Change Log

1.2.1 (2014-11-19)

Changed license to Apache License version 2. (Issue 17)
Note that TreeTagger itself is subject different license terms available from the TreeTagger TreeTagger website.

Support for getting multiple tag/lemmas and their probabilities. This feature requires a TreeTagger binary newer than 2012-04-25. When used with previous versions, it will just hang. At the time of writing, the TreeTagger versions for OS X (Intel), Windows and Linux support this feature. It is possible that the versions for Solaris and OS X (PPC) may not be updated to support this feature. TT4J continues to work with other/older TreeTagger versions as long as this feature is not used. (Issue 13)
Improved parsing of TreeTagger output.

Changed default flush sequence to work with the TreeTagger model for chinese (Issue 6 - thanks Jérôme)

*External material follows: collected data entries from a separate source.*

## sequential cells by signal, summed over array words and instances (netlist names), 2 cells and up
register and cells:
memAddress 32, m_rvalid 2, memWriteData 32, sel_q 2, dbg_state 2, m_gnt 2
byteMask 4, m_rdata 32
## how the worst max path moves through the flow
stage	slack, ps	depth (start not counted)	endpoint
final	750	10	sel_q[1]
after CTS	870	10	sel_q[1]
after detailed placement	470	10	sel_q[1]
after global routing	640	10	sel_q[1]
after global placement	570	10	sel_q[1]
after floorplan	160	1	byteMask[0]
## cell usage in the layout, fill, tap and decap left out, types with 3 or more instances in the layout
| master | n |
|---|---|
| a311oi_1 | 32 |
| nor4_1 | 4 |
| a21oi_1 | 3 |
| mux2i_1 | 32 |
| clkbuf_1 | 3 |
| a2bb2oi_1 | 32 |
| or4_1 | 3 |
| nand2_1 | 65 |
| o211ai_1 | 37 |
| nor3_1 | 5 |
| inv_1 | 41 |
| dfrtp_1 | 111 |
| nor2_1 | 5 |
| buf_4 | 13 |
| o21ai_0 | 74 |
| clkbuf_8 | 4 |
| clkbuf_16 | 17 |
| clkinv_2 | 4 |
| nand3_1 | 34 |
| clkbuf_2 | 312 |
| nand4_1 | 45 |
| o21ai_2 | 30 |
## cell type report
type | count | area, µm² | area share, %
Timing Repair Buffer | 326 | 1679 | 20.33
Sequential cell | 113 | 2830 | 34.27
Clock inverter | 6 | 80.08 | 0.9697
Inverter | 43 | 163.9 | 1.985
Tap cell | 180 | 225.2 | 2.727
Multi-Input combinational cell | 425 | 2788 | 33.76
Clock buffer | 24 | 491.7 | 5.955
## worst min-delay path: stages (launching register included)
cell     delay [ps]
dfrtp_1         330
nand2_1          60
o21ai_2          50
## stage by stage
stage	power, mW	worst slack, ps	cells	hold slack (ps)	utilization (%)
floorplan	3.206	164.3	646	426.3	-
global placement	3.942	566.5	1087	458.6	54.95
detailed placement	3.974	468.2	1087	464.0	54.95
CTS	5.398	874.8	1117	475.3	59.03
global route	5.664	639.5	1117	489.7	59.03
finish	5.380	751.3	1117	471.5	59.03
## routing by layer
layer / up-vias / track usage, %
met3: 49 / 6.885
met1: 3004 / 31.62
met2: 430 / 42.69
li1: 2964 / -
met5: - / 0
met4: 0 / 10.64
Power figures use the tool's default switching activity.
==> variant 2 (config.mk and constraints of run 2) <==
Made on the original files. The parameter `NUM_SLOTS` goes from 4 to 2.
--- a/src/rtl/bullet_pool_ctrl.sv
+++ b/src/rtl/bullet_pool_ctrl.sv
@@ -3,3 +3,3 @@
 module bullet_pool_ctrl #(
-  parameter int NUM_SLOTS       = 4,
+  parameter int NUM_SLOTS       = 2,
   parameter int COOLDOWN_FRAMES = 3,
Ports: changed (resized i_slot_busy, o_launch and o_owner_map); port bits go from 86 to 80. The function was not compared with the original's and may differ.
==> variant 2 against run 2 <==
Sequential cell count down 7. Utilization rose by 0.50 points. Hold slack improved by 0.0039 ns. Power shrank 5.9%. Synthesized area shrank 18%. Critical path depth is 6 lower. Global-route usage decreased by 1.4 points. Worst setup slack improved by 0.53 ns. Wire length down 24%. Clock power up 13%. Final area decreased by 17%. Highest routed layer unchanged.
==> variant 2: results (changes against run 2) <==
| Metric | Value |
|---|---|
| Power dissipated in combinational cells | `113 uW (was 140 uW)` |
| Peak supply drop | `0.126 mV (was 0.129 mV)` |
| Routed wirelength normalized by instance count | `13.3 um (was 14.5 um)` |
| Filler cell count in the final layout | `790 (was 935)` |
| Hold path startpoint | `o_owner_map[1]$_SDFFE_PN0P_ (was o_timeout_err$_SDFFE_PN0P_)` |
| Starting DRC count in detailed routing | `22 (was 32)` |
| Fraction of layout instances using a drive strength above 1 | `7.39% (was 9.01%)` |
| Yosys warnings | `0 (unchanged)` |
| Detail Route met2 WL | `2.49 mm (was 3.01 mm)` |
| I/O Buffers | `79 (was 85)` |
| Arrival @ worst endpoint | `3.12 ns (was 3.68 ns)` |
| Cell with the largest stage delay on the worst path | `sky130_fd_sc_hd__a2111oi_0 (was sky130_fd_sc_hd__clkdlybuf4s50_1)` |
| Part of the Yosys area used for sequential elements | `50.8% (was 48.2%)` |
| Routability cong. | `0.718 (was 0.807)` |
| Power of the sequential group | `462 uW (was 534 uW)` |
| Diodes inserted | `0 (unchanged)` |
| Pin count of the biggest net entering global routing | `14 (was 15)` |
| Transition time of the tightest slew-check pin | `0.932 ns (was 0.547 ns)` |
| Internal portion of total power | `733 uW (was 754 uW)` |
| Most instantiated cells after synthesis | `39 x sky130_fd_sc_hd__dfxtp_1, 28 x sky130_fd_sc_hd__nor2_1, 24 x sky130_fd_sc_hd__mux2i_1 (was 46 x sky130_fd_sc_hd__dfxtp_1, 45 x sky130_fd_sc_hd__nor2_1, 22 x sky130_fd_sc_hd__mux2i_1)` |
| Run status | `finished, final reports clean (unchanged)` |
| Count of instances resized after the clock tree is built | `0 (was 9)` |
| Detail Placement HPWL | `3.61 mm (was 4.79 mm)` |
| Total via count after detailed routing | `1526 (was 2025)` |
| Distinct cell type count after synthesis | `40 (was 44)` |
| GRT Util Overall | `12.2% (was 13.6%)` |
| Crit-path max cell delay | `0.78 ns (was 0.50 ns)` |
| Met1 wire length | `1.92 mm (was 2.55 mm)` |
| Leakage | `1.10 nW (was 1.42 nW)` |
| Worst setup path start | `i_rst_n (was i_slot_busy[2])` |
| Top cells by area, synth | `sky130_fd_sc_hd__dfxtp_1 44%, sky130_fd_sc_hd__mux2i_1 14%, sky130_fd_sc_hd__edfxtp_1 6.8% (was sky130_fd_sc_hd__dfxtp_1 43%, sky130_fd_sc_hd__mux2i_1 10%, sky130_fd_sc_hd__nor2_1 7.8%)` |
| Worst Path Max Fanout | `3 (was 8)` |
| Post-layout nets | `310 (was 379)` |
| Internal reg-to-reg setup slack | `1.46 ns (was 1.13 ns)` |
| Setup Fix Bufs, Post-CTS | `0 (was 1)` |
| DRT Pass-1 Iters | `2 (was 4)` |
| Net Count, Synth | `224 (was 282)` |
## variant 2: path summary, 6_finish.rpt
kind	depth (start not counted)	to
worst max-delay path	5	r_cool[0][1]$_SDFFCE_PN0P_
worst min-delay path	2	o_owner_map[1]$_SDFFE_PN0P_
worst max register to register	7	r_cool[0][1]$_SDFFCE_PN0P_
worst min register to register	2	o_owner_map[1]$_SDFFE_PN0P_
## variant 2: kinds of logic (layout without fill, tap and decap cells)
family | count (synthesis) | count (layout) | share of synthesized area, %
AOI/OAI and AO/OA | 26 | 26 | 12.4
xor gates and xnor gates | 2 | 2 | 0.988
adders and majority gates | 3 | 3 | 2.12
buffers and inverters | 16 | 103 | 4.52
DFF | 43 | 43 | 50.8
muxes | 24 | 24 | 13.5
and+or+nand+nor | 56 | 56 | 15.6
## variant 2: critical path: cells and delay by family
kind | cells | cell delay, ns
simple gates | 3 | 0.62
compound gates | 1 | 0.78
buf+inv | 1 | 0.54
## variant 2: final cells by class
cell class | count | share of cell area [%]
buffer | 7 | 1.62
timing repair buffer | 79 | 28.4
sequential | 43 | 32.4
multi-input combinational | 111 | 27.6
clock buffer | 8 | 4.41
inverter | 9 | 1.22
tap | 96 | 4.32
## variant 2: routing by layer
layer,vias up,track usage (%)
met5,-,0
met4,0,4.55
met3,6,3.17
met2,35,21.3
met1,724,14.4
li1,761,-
==> src/rtl/serial_rshifter.sv <==
// Serial right shifter: shifts the captured operand one bit per clock.
// Optional feature macro RSHIFT_ARITH_EN: when defined, arith=1 selects
// sign-fill; when undefined, the fill is always zero and arith is ignored.
module serial_rshifter
    import rshift_pkg::*;
#(
    parameter int WIDTH   = RSHIFT_WIDTH,
    parameter int SHAMT_W = RSHIFT_SHAMT_W
) (
    input  logic               clk,
    input  logic               rst,
    input  logic               start,
    input  logic               arith,
    input  logic [WIDTH-1:0]   In,
    input  logic [SHAMT_W-1:0] shamt,
    output logic [WIDTH-1:0]   Out,
    output logic               busy,
    output logic               done
);

`ifdef RSHIFT_ARITH_EN
    localparam logic ARITH_EN = 1'b1;
`else
    localparam logic ARITH_EN = 1'b0;
`endif

    localparam logic [SHAMT_W-1:0] CNT_ONE = {{(SHAMT_W-1){1'b0}}, 1'b1};

    state_t             state;
    state_t             stateNext;
    logic [SHAMT_W-1:0] cnt;
    logic               arithMode;
    logic               fillBit;

    // Bit shifted into the MSB: the current sign bit in arithmetic mode, else zero.
    assign fillBit = ARITH_EN & arithMode & Out[WIDTH-1];

    assign busy = (state != IDLE);
    assign done = (state == DONE);

    // State register.
    always_ff @(posedge clk) begin
        if (rst) begin
            state <= IDLE;
        end else begin
            state <= stateNext;
        end
    end

    // Next-state logic; a zero shift amount goes straight to DONE.
    always_comb begin
        stateNext = state;
        case (state)
            IDLE: begin
                if (start) begin
                    stateNext = (shamt != '0) ? SHIFT : DONE;
                end
            end
            SHIFT: begin
                if (cnt == CNT_ONE) begin
                    stateNext = DONE;
                end
            end
            DONE: begin
                stateNext = IDLE;
            end
            default: begin
                stateNext = IDLE;
            end
        endcase
    end

    // Operand capture, one-bit-per-cycle shift and remaining-shift counter.
    always_ff @(posedge clk) begin
        if (rst) begin
            Out       <= '0;
            cnt       <= '0;
            arithMode <= 1'b0;
        end else begin
            case (state)
                IDLE: begin
                    if (start) begin
                        Out       <= In;
                        cnt       <= shamt;
                        arithMode <= arith;
                    end
                end
                SHIFT: begin
                    Out <= {fillBit, Out[WIDTH-1:1]};
                    cnt <= cnt - CNT_ONE;
                end
                default: begin
                    Out <= Out;
                end
            endcase
        end
    end

endmodule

Added detection if communication with TreeTagger starts running out-of-sync due to some odd characters appearing in tokens. This can be disabled, but per default the strict-mode is on.
Added setting for the maximal token length (default 90000 bytes) - TreeTagger seems to have a limit of 99998 bytes per token and crashes when this is exceeded
Improved handling of crashed TreeTagger process

Fixed bug: Resource not properly destroyed when an exception is thrown in reader/writer thread.
Improvement: Try harder to get to end-of-text mark.
Improvement: Added tracing of start and end marks.

Improvement: Massively improved throughput when processing a large number of documents.
Improvement: Try to gracefully handle cases where TT does not produce a “token tag lemma” line. Return null for tag and lemma in these cases.

Improvement: Added tracing.
Improvement: Improved robustness ignoring illegal tokens (e.g. containing tabs or line breaks).
Improvement: Added performance mode which does not check for illegal tokens.

Improvement: Allow setting the parameters -eps and -hyphen-heuristics needed to use TT4J with chunker models. Now a chunker can be build on top of TT4J.